The girls’ supplies are running low; they capsized at one point and even had a fire on deck, whilst self-proclaimed ‘butterfingers’ Morton dropped a crucial piece of equipment into the ocean’s abyss.

Their biggest catastrophe was their rudder snapping off entirely, meaning they were unable to steer or row at all. All they could manage to do was use a para-anchor to keep their little boat from drifting back towards Africa.

They have been waiting for three weeks for assistance from the rescue yacht, which finally arrived today. It looks as though when they finish, they will have been at sea for close to one hundred days.

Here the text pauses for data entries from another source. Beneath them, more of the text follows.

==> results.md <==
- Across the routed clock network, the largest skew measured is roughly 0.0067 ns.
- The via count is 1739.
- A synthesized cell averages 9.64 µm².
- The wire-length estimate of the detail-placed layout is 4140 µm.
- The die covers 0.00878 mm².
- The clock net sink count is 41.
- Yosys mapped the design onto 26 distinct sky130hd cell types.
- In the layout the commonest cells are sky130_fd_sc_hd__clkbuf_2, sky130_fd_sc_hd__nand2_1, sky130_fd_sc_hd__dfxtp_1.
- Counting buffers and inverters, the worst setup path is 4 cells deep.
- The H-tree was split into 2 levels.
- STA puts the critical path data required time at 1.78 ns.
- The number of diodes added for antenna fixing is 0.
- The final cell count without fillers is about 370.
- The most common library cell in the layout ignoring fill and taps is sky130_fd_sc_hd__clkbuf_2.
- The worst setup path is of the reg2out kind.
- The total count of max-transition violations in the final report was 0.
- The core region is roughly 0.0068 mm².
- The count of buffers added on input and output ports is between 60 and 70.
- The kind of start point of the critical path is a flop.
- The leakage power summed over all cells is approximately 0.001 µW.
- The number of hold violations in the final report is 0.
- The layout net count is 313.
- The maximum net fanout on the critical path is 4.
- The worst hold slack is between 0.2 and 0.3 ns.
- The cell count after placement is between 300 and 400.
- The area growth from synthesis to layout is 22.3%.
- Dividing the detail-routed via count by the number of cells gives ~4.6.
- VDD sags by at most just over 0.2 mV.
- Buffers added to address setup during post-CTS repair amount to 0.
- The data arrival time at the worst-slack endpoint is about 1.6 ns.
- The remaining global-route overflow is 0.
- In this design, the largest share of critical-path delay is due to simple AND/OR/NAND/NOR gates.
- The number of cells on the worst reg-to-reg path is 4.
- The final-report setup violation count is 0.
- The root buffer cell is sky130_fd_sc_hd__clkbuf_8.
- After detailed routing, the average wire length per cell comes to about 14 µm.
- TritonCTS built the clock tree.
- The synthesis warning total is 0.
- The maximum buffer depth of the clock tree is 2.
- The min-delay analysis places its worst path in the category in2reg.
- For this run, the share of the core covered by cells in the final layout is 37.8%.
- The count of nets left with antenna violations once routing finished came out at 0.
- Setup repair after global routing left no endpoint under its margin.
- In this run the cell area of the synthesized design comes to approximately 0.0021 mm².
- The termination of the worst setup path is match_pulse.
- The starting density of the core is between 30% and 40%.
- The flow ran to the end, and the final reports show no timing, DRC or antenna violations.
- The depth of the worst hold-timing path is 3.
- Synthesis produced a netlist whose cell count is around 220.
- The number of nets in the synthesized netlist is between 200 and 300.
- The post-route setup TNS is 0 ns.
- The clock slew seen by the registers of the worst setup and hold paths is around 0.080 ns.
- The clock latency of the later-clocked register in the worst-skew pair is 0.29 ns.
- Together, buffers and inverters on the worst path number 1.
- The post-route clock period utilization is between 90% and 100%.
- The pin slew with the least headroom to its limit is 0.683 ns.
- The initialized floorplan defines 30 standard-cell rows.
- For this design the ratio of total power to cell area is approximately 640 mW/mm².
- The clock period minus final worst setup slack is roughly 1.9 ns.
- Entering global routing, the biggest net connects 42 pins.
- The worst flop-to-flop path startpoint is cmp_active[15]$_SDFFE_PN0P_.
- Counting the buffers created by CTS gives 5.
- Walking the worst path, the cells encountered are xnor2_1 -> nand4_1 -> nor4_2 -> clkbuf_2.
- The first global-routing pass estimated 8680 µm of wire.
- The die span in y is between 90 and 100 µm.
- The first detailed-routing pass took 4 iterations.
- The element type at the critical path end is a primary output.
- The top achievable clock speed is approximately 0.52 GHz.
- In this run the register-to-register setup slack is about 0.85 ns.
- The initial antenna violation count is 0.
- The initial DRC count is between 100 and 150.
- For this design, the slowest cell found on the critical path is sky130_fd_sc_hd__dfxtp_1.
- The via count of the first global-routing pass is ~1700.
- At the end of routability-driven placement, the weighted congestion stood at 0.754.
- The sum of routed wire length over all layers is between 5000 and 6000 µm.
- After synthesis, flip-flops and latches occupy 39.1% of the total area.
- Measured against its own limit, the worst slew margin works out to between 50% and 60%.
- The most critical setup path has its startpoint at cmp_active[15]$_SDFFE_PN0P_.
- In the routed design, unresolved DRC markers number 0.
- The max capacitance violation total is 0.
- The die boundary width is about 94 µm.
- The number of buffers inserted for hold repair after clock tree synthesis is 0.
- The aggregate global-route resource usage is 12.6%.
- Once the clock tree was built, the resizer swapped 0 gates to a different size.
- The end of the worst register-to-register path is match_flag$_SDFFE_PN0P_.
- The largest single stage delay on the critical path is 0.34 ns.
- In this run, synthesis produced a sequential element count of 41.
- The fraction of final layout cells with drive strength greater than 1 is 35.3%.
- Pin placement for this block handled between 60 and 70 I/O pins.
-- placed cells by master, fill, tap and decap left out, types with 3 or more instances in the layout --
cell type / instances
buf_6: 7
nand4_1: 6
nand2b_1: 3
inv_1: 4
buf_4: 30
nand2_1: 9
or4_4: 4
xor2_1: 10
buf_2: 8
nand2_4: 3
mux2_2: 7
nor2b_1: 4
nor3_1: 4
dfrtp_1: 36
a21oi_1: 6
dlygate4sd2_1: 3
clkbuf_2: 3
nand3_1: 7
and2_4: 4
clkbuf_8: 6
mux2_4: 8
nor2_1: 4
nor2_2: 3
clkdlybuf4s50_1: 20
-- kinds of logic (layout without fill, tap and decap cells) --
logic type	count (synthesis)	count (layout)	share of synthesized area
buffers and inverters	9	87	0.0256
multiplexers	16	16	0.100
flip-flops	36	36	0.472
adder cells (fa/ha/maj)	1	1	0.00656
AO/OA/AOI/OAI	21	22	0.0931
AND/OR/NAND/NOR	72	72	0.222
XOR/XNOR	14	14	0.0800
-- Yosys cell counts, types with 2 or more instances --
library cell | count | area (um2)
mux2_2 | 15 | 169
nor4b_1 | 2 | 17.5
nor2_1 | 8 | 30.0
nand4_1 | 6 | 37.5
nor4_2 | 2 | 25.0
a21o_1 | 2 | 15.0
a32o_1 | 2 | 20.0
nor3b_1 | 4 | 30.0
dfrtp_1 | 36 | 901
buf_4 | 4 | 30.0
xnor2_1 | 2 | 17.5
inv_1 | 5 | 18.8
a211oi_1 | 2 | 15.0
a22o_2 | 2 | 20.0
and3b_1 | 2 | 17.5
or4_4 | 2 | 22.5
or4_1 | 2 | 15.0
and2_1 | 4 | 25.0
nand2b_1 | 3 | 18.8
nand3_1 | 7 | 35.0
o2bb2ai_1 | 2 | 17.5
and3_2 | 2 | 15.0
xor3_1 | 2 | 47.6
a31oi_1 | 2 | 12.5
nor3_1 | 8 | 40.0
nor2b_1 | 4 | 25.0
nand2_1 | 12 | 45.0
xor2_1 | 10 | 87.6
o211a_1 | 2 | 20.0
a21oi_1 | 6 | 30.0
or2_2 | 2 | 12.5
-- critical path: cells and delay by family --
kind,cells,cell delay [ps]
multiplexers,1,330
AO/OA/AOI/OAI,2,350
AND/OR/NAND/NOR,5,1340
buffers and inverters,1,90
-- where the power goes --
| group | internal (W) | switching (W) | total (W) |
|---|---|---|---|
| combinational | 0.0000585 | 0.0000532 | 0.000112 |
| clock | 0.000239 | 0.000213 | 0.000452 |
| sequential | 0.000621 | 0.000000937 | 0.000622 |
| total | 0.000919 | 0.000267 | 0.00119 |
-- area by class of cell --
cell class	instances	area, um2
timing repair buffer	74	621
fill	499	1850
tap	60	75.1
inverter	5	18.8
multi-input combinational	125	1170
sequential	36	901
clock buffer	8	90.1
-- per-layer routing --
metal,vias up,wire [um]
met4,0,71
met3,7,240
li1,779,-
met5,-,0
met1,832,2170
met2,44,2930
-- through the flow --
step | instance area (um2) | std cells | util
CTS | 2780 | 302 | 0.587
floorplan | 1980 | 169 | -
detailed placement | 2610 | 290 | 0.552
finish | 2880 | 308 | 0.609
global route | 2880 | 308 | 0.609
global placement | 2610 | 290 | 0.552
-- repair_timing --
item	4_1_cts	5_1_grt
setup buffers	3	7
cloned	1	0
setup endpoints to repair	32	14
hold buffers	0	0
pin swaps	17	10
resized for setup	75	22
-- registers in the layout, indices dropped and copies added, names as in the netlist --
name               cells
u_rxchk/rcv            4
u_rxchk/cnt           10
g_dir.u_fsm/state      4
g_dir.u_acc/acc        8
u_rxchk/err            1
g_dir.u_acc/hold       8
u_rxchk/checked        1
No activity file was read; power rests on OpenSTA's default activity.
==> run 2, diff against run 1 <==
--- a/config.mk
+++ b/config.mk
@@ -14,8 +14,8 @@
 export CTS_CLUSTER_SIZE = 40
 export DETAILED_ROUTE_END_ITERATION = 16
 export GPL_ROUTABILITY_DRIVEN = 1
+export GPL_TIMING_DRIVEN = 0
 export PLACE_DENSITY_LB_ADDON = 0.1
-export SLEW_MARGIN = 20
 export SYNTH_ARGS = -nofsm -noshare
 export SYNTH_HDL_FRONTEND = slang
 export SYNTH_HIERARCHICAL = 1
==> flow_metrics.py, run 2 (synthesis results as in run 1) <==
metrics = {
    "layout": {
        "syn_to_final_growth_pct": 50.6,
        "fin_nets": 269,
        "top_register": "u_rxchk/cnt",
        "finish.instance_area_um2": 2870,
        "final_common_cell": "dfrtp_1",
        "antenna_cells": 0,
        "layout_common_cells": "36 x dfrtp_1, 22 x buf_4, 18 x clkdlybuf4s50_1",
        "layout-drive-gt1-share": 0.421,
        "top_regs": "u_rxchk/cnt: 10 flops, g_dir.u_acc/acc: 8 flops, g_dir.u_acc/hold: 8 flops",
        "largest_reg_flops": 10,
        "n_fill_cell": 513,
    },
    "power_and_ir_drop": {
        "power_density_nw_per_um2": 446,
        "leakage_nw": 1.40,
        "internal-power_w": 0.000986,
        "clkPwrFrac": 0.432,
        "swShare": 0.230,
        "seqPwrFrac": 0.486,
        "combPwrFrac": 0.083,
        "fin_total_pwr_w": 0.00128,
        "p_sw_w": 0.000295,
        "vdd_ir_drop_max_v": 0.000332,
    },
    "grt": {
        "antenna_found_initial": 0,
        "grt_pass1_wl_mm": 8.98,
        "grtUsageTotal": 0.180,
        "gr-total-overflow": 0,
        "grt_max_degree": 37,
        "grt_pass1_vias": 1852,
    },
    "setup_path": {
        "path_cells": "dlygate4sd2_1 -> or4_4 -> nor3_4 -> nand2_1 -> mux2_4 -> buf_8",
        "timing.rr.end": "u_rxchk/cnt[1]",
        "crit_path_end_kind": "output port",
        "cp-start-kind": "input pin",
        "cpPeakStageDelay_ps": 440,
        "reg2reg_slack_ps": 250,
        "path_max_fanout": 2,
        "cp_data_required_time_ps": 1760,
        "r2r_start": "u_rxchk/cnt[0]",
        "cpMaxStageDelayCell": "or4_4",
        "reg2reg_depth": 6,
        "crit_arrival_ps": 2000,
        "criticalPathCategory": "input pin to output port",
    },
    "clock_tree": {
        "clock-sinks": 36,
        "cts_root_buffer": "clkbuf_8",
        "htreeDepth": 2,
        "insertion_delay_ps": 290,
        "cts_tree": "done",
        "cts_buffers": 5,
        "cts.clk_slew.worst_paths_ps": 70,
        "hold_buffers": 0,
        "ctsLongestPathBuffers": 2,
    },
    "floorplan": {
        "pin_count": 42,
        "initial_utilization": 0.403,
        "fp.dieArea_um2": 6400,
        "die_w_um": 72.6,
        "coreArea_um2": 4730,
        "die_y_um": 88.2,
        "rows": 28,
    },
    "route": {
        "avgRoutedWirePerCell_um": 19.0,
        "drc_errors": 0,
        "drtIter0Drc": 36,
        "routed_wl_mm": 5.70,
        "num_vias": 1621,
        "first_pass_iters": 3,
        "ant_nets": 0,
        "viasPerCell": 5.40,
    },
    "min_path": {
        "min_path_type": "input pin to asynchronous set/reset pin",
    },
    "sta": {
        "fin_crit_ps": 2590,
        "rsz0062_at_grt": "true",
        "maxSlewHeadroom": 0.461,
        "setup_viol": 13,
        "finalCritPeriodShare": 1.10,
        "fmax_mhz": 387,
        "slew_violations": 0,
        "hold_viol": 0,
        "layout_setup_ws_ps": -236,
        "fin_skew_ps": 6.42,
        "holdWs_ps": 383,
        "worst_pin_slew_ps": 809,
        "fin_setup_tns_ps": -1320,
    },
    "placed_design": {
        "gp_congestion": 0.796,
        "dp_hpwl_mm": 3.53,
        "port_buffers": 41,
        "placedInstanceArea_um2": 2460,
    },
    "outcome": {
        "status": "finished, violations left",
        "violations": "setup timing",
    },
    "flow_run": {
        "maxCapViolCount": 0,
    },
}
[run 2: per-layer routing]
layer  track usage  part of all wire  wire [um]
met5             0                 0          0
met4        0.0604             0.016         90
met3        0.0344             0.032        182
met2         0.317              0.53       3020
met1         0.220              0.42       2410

Triumph: Jamie Sparks and Luke Birch landed in Antigua nearly a month ago

Bristol team, Jamie Sparks and Luke Birch, reached Antigua about a month ago. ‘I was never going to give up, whether it took 20 days or 200,’ a triumphant Sparks told The Tab yesterday. ‘Every day at sea makes the finish and the changes upon your mind that much more euphoric and acute. That being said, at 54 days I was ready to get off that’s for sure. My hair was in desperate need of a good shampooing,’ the windswept, rugged old Harrovian mused.

Meanwhile, equally swarthy old Etonian Birch, back at his library desk in Edinburgh, misses the simplicity of life on board. ‘A certain part of me didn’t want the row to be over,’ he said. ‘Life became simpler in many ways.’

Water water everywhere: life at sea. Photo: Luke Birch

The girls remain determined and resolute. ‘Together we made the decision not to give in,’ Morton writes on their blog. ‘As the days stretch out we only grow in determination to finish.’